What you are asked to do: Pull every line with "switching" from the data below and copy it.

Stored items
════════════════
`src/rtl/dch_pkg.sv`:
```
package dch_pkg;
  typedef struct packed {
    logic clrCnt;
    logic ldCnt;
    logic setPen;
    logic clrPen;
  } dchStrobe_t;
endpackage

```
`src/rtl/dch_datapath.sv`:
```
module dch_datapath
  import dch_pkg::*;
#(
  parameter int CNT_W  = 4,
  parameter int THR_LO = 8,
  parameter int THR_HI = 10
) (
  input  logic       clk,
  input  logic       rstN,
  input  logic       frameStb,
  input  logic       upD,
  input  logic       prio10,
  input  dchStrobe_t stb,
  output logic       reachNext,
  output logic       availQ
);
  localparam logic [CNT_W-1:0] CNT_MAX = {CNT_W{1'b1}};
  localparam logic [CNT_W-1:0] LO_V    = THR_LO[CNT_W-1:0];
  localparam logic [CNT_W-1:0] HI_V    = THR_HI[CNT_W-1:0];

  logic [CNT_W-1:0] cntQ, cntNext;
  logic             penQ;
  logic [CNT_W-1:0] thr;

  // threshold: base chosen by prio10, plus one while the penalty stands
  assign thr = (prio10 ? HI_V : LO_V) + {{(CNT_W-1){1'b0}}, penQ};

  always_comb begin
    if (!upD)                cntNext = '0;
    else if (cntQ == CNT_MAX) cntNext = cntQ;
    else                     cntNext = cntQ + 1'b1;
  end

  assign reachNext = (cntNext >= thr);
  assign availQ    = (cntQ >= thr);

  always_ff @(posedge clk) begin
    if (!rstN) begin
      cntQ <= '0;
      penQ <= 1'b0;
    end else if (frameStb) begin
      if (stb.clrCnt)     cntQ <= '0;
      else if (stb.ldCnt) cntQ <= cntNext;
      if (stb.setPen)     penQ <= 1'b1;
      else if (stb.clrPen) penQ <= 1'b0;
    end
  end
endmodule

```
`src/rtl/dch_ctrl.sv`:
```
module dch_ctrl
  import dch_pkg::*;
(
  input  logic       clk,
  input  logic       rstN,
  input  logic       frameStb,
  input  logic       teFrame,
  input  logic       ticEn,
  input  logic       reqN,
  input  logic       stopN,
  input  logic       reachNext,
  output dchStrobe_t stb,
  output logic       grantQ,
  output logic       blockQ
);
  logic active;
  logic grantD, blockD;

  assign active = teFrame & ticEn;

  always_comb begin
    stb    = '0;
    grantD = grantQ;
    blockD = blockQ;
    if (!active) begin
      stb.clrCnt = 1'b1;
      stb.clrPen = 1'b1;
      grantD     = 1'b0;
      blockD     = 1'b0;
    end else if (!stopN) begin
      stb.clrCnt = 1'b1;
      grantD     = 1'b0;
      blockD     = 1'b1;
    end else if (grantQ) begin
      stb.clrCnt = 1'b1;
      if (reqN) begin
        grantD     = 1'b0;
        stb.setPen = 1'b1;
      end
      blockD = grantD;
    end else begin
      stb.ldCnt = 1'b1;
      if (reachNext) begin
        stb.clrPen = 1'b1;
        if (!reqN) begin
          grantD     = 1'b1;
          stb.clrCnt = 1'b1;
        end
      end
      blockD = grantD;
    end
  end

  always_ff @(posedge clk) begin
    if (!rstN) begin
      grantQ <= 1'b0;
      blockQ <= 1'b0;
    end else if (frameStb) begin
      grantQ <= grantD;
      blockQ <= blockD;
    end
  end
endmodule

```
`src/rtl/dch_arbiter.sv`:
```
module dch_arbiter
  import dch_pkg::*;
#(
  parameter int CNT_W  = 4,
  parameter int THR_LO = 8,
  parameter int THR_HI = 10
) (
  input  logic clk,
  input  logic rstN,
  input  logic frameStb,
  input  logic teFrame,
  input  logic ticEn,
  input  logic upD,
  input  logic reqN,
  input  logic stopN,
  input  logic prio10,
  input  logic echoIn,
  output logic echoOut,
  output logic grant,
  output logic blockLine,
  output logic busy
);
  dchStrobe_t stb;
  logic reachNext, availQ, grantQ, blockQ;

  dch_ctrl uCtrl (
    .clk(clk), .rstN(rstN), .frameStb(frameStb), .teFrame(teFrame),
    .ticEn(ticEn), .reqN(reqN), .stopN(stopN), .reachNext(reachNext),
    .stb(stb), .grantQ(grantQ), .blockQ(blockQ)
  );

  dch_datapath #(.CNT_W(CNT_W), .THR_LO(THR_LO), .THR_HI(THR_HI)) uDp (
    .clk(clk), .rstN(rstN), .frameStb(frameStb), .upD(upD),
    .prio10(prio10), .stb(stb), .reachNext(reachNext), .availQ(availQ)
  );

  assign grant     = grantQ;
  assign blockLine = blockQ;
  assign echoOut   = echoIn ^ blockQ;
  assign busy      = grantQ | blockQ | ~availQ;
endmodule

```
════════════════
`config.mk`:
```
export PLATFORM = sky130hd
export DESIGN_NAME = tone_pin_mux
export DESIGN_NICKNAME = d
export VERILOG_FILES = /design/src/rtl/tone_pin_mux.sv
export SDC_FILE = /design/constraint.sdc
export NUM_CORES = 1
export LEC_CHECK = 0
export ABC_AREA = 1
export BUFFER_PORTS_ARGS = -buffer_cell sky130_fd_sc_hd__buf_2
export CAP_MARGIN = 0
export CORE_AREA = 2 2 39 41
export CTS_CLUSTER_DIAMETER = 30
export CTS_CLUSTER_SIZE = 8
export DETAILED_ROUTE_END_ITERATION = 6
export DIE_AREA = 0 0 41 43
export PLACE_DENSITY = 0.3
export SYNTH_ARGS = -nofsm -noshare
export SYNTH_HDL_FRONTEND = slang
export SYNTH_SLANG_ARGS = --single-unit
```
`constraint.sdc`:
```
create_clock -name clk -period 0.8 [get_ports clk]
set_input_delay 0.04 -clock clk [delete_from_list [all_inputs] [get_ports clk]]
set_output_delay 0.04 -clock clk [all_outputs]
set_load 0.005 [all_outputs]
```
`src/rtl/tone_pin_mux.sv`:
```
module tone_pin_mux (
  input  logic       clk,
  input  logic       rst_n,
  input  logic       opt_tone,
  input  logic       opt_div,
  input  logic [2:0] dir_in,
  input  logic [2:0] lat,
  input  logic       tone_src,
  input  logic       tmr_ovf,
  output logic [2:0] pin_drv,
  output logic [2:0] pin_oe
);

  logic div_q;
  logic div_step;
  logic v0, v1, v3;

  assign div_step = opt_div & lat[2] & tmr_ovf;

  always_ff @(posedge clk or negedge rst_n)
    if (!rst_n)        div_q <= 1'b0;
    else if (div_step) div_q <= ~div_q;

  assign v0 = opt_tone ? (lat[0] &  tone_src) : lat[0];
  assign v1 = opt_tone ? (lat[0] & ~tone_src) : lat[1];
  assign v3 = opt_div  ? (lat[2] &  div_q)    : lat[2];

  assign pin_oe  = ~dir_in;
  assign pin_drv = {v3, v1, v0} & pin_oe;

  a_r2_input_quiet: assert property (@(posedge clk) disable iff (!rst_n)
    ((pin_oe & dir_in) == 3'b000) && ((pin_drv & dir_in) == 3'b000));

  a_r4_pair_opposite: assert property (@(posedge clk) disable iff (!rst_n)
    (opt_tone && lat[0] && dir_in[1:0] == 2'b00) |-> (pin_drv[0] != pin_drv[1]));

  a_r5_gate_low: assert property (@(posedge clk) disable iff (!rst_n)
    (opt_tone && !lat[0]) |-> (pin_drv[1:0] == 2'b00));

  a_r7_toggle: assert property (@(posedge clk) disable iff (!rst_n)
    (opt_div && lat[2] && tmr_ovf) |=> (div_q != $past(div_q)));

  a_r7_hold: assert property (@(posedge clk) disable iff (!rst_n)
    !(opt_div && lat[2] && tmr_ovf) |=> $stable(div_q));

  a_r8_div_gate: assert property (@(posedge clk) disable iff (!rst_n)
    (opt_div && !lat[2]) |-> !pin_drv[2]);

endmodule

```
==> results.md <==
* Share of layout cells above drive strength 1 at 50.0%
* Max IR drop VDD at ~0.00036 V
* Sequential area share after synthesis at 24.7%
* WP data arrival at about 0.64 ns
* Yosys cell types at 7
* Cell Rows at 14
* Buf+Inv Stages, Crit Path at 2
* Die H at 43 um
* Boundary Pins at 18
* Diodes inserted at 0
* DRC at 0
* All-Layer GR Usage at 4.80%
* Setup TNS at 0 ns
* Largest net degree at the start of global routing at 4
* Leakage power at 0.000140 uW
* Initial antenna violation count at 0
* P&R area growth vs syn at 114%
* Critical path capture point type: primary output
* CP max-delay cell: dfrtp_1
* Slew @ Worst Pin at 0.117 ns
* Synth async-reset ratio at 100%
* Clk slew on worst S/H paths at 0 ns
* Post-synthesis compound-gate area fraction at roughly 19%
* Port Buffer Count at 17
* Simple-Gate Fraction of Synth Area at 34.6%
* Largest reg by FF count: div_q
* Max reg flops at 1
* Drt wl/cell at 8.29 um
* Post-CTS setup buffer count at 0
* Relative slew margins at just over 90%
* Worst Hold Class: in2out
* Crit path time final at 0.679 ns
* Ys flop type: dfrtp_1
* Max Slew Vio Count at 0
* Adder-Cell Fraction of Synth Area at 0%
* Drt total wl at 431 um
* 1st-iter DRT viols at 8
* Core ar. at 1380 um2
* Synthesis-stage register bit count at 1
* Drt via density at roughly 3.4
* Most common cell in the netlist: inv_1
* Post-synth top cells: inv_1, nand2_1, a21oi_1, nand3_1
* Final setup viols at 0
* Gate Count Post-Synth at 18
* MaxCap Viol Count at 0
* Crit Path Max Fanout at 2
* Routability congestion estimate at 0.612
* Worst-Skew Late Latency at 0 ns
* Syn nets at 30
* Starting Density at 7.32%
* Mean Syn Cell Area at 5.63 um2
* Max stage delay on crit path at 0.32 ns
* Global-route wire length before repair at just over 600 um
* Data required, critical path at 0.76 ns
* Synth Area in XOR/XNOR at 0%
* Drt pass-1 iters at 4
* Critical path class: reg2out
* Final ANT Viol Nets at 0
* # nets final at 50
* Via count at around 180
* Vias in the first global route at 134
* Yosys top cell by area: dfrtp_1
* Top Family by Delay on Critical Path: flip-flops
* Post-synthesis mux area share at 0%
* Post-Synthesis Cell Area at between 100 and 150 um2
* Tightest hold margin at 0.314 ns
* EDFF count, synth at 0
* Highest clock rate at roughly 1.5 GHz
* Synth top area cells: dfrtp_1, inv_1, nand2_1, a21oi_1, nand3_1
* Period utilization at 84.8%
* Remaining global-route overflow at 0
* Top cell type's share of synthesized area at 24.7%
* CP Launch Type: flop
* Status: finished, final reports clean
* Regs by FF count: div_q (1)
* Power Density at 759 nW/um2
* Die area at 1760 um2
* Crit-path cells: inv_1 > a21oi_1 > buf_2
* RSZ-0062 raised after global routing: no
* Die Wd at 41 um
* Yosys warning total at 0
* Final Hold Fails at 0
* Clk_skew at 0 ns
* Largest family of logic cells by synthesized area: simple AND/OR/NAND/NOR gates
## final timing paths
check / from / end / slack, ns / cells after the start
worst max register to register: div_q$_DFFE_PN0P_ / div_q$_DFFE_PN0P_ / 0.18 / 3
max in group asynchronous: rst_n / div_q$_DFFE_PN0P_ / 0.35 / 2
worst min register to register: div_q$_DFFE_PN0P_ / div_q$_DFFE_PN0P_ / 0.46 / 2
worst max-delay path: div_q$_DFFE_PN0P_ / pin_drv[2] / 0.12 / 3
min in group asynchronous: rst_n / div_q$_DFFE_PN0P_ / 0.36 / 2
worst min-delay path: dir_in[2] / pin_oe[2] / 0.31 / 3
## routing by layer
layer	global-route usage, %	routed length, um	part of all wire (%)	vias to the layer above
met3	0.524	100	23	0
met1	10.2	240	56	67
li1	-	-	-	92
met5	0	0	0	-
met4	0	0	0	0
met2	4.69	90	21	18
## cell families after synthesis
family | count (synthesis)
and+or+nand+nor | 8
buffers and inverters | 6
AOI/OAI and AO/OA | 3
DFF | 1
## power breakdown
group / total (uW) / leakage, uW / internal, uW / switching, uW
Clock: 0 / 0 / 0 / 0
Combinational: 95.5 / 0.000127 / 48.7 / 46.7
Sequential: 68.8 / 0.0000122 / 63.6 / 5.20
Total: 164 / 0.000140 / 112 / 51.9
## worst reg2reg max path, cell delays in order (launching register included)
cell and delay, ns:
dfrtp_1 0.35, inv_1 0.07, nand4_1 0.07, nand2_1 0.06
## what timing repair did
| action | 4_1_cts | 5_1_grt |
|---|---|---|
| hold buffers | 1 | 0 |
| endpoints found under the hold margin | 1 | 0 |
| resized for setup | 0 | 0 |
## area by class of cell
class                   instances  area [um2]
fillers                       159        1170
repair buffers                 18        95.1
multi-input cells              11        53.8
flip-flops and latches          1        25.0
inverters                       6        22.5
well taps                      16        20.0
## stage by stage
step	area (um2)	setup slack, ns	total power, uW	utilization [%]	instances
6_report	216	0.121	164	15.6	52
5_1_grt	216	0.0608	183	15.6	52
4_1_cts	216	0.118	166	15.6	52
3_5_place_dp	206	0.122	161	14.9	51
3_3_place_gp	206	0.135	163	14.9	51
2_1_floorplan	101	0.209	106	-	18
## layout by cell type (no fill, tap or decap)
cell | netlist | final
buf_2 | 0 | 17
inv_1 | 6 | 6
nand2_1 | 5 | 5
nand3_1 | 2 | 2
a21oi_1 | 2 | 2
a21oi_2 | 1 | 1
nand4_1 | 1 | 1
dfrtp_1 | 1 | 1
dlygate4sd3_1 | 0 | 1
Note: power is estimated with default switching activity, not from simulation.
════════════════
Answer for this exercise:
group / total (uW) / leakage, uW / internal, uW / switching, uW
Note: power is estimated with default switching activity, not from simulation.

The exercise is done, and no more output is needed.